Data for this task:
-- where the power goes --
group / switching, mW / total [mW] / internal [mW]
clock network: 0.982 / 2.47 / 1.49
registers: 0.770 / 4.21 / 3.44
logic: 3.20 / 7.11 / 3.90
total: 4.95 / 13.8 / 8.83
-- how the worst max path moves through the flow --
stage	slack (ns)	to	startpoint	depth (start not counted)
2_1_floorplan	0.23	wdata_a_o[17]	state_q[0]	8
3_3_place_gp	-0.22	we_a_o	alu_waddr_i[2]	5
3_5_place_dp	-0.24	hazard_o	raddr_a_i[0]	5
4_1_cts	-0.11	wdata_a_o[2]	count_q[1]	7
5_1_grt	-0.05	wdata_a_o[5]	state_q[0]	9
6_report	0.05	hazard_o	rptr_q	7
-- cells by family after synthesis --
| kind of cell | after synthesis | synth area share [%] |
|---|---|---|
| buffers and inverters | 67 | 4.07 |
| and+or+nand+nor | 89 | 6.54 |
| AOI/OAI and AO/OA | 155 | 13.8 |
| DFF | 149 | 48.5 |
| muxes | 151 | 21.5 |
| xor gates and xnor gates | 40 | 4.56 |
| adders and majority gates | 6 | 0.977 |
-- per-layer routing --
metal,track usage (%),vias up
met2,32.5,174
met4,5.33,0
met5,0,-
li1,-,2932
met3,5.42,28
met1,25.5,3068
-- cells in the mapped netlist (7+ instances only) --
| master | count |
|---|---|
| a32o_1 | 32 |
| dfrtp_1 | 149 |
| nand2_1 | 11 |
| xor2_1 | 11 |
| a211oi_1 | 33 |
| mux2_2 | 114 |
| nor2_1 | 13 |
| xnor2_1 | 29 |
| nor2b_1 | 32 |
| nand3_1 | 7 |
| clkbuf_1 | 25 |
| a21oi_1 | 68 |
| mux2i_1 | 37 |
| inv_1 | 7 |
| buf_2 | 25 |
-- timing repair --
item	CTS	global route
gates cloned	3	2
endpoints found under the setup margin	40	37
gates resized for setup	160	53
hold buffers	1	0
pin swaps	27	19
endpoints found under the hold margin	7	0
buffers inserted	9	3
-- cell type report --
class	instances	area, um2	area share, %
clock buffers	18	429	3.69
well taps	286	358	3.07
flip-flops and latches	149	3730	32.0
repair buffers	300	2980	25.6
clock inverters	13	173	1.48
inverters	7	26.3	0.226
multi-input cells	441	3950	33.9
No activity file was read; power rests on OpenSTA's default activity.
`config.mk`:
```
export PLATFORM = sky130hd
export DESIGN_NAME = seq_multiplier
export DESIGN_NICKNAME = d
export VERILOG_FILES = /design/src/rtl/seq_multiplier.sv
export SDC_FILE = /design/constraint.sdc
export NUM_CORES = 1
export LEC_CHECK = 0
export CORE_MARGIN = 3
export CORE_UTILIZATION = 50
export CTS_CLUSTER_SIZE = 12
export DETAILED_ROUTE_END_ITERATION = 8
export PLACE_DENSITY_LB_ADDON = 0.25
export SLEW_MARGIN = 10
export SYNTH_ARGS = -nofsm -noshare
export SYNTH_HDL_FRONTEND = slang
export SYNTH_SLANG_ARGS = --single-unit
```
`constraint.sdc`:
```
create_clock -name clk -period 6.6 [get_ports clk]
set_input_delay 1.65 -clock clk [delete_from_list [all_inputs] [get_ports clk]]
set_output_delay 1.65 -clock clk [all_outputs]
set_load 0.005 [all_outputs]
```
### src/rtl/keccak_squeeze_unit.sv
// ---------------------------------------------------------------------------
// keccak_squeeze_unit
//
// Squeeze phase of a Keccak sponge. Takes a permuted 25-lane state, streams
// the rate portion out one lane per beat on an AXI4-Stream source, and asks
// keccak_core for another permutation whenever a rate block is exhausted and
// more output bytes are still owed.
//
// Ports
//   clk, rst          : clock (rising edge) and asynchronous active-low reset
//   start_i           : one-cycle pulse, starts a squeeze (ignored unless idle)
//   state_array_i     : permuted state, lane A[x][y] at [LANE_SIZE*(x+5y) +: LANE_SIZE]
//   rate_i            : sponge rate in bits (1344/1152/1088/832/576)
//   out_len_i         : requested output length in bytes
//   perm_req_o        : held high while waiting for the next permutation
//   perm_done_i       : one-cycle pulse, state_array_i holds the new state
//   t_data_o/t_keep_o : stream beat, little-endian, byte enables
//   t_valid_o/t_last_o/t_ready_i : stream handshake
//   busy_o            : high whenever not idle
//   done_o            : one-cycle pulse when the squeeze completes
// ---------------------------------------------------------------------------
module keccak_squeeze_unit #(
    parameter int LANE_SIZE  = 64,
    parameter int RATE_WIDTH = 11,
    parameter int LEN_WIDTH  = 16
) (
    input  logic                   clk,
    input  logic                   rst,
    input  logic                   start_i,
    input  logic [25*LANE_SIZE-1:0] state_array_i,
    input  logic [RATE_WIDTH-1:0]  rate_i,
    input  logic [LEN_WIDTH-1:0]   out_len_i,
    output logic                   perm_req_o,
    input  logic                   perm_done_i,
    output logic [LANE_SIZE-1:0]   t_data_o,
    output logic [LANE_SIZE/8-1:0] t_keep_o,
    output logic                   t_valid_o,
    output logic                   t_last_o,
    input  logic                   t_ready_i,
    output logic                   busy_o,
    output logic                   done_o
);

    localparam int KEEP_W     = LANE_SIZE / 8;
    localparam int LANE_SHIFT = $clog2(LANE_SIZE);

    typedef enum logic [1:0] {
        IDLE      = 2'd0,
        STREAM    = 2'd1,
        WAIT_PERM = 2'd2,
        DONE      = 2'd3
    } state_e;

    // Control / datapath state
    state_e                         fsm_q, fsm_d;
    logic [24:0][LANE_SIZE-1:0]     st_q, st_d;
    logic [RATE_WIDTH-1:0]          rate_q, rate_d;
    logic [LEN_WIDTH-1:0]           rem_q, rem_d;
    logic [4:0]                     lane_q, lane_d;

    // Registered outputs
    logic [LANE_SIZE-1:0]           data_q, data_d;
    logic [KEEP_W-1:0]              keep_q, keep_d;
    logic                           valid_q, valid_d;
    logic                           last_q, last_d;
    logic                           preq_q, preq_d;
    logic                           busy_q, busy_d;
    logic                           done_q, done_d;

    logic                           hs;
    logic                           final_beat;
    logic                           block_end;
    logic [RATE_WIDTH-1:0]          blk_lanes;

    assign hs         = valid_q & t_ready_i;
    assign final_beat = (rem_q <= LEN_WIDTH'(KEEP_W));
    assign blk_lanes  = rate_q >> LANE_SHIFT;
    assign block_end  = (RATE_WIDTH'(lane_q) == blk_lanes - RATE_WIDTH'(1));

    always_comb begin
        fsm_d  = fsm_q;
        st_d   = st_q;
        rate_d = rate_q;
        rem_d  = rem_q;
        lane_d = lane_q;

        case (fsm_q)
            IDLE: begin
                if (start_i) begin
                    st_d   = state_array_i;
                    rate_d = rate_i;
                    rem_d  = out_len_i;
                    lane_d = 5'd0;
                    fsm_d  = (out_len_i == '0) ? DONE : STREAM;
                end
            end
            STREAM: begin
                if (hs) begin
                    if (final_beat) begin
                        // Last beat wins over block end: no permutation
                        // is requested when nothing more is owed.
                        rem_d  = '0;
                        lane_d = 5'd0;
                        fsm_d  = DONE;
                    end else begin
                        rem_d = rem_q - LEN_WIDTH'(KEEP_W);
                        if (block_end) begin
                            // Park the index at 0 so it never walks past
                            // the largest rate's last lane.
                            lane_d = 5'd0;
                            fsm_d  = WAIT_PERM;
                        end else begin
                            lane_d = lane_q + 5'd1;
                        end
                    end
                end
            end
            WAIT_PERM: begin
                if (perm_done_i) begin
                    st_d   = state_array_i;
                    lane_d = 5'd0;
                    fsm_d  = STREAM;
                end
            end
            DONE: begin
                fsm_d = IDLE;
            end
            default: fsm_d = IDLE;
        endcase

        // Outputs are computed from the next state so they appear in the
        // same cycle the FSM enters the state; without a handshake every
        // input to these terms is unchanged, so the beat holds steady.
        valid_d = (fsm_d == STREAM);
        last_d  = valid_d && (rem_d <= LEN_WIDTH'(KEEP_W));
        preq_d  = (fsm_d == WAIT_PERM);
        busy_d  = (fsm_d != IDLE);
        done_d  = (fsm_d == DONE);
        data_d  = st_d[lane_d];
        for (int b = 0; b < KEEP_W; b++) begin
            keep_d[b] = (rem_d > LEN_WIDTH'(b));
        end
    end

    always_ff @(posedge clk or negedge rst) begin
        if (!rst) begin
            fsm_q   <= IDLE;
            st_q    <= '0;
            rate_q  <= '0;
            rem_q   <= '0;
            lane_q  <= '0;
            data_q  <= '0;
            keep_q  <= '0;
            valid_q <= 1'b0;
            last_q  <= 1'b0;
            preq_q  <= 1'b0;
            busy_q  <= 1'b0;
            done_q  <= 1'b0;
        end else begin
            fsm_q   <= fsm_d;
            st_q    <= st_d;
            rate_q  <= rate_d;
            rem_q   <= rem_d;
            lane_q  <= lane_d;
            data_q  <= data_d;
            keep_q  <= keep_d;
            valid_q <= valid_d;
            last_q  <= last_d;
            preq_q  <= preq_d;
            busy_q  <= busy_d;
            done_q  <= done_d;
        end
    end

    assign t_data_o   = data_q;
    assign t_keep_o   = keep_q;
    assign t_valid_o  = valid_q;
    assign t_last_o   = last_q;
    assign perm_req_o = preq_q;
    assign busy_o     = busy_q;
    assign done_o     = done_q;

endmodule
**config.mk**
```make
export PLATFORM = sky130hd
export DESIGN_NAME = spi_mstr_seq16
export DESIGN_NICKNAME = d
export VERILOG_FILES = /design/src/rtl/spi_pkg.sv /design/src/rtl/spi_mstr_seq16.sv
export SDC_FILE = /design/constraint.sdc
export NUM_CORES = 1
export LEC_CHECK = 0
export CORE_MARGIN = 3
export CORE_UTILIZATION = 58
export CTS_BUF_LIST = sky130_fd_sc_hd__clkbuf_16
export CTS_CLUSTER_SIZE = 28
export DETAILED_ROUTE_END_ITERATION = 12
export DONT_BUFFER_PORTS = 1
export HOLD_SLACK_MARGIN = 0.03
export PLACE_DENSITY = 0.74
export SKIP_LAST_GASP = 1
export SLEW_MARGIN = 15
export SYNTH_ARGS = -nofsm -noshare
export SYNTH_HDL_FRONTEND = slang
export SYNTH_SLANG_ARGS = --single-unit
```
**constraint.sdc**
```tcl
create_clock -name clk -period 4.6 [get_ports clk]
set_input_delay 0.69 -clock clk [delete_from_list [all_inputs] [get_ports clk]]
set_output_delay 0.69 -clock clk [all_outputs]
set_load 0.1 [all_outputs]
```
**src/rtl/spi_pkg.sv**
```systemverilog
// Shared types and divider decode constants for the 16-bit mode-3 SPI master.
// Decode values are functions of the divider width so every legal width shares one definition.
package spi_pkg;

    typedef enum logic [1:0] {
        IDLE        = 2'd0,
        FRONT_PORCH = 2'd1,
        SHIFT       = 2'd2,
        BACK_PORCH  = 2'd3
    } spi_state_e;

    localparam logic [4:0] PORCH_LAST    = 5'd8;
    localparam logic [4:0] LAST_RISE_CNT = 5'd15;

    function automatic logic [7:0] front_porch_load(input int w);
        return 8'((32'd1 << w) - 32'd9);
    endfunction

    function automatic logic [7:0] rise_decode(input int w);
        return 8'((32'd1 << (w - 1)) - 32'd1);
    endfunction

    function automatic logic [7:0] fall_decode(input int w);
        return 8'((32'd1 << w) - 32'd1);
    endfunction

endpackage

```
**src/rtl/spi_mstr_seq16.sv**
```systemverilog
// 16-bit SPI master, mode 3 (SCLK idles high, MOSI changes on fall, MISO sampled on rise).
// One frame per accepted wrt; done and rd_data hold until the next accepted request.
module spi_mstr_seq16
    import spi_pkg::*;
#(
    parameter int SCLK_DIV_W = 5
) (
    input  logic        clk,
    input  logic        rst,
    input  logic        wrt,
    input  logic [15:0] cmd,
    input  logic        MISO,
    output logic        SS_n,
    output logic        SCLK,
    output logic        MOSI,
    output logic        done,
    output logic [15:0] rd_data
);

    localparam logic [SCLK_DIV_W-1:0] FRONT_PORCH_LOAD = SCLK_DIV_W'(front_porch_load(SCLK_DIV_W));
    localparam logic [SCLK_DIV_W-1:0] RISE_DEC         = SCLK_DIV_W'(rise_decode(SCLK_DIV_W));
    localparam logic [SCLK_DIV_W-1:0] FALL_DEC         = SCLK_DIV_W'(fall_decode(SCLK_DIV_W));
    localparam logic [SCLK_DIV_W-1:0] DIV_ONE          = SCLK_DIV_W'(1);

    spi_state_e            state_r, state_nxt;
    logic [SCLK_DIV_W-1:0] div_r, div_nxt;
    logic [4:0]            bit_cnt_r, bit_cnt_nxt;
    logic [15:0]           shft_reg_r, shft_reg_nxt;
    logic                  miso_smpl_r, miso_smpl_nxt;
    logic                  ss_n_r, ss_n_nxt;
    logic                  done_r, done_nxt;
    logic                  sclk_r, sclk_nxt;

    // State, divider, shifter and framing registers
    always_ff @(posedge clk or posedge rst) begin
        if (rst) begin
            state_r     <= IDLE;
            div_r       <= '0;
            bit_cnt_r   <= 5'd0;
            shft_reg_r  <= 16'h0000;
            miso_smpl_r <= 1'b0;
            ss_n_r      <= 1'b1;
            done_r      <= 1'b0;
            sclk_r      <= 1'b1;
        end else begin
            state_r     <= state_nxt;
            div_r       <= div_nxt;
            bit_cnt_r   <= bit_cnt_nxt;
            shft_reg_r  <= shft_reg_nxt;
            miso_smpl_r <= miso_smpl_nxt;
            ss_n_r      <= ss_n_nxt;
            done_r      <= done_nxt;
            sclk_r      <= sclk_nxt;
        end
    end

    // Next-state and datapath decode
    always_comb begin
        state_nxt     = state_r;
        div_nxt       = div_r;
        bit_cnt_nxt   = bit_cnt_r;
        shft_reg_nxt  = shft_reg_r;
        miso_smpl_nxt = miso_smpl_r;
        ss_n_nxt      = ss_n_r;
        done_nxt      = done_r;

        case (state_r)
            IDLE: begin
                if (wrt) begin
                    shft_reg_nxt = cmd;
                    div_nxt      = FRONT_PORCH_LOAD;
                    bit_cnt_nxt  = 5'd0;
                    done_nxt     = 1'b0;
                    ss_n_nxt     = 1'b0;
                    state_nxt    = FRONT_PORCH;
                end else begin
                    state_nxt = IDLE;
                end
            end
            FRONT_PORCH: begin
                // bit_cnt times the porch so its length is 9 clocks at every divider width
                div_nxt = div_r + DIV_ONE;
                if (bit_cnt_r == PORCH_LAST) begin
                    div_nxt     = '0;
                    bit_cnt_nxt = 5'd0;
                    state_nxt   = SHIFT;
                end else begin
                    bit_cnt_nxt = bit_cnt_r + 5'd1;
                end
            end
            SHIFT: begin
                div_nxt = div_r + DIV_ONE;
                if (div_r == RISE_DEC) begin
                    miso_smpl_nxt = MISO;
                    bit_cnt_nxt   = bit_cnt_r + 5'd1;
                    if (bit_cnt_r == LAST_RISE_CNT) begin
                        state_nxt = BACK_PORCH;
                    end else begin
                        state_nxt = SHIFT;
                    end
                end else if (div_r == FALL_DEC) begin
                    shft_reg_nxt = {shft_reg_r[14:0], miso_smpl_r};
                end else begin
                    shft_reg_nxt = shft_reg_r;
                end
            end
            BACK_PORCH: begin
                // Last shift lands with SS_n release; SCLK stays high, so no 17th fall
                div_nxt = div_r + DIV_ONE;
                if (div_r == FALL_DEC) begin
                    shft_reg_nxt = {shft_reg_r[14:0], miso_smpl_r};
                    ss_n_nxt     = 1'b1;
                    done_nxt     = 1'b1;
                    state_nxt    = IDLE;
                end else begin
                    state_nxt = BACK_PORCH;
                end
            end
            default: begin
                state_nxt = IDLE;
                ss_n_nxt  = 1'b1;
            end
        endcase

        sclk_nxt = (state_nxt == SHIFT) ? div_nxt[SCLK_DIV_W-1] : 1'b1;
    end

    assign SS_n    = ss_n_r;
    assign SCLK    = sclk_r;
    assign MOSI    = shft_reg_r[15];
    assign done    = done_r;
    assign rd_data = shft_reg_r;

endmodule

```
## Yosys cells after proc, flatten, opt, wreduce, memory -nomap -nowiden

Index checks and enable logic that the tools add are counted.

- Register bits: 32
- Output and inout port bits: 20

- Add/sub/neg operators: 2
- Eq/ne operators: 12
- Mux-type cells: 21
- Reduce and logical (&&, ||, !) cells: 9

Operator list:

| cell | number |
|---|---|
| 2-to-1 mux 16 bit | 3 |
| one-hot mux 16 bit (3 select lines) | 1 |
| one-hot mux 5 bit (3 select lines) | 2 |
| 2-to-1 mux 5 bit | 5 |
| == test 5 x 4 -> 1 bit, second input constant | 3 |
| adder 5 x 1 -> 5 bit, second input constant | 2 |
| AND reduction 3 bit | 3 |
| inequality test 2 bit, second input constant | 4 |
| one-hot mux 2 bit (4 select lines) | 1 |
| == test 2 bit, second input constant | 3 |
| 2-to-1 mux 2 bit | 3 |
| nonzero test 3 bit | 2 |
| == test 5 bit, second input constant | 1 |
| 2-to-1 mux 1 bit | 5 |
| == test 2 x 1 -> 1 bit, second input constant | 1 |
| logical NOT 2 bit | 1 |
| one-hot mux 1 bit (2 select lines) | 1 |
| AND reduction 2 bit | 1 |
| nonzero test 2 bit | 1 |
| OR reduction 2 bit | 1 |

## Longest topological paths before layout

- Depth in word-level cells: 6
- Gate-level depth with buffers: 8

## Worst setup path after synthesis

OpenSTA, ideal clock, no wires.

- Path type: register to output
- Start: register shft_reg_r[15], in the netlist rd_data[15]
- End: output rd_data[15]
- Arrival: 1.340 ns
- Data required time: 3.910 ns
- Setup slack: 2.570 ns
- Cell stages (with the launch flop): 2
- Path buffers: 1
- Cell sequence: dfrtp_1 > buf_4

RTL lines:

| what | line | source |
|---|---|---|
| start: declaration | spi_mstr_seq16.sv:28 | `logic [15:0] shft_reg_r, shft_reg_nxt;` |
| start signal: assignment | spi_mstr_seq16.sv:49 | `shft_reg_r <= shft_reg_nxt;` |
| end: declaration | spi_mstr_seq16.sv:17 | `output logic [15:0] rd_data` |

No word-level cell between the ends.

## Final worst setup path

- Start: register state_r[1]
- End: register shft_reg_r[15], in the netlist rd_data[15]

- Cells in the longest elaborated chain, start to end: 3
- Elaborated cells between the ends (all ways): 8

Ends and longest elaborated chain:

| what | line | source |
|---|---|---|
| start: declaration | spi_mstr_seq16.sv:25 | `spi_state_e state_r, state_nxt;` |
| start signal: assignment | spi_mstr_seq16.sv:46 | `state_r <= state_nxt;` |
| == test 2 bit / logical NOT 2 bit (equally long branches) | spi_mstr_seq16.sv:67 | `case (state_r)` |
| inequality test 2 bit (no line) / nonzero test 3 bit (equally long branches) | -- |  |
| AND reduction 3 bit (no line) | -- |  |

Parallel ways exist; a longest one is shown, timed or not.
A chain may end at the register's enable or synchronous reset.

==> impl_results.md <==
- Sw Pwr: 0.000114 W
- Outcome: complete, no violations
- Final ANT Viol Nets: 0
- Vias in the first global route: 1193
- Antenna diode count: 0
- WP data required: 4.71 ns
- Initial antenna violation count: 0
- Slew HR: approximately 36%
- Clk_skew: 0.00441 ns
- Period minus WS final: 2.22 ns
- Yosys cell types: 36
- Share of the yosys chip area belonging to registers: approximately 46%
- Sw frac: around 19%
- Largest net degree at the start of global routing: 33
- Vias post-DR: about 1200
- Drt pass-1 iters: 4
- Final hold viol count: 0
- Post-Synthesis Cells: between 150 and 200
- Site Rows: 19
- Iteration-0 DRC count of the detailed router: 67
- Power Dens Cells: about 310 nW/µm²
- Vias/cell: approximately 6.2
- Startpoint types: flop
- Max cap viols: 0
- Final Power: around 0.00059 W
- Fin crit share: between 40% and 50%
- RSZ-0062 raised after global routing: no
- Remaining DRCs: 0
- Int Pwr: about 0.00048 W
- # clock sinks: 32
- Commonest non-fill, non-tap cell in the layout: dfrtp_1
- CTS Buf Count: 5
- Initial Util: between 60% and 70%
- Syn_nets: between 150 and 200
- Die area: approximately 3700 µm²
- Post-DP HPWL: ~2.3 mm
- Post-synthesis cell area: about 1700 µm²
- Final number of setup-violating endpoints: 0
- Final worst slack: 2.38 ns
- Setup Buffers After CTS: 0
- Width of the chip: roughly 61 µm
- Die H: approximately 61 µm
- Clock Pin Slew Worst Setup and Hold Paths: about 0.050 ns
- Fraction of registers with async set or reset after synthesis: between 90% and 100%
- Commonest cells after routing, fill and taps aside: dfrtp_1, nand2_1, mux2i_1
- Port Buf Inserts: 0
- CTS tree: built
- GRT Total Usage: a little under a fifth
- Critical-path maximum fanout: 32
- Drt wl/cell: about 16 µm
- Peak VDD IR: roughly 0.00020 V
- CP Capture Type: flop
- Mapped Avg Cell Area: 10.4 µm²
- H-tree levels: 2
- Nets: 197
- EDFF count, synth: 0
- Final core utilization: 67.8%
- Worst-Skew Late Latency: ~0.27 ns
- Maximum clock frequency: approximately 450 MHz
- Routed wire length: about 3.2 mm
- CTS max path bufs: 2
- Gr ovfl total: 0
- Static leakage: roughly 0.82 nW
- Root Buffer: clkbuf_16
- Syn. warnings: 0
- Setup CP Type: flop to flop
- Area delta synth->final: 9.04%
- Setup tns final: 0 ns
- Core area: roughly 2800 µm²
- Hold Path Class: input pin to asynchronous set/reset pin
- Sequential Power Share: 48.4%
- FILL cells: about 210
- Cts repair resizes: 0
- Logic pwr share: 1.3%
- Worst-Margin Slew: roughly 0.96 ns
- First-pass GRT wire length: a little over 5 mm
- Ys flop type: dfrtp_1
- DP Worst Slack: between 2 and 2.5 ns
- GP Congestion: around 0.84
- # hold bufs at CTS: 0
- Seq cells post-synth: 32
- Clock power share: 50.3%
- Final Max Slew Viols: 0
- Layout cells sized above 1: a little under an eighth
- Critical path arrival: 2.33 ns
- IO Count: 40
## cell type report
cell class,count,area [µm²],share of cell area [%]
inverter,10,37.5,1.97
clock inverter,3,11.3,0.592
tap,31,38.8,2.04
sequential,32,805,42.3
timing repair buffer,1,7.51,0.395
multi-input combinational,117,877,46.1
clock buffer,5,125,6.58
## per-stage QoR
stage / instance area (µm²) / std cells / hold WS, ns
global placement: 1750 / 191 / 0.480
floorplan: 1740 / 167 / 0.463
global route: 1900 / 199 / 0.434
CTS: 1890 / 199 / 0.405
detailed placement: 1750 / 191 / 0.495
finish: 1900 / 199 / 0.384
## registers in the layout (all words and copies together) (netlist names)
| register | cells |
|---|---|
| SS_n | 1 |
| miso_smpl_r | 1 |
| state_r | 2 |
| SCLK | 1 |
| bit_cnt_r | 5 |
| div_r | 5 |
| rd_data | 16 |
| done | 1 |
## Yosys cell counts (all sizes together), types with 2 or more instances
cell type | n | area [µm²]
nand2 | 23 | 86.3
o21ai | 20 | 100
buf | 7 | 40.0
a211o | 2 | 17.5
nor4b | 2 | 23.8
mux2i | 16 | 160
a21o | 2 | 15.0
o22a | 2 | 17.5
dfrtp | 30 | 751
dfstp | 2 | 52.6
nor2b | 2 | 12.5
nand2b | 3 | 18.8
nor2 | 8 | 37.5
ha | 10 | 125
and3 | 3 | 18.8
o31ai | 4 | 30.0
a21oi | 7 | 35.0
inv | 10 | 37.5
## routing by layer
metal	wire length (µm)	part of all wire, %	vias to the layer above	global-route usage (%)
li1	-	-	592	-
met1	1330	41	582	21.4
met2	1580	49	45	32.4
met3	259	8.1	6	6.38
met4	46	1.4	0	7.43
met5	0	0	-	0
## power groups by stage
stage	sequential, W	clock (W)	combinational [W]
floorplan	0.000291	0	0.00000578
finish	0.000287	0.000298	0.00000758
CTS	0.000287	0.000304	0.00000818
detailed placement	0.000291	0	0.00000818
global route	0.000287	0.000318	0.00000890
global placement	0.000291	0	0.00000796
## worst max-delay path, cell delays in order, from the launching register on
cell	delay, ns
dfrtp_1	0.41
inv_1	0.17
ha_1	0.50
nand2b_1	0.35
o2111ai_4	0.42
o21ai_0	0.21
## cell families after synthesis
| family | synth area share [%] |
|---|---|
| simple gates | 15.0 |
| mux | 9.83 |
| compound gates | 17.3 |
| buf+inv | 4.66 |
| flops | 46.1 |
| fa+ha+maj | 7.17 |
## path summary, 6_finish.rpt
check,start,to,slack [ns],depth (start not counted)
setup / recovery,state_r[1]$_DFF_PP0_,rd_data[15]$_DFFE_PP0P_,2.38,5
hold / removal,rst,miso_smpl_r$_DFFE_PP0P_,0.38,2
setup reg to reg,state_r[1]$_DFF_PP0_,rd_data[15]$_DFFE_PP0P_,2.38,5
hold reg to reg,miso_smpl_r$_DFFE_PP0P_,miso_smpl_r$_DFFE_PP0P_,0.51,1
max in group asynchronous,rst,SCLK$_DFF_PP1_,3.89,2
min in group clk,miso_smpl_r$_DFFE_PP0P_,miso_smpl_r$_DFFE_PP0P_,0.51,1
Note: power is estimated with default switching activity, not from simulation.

Exercise directions: Copy each line above where the string "MOSI" occurs.

Reply:
// 16-bit SPI master, mode 3 (SCLK idles high, MOSI changes on fall, MISO sampled on rise).
    output logic        MOSI,
    assign MOSI    = shft_reg_r[15];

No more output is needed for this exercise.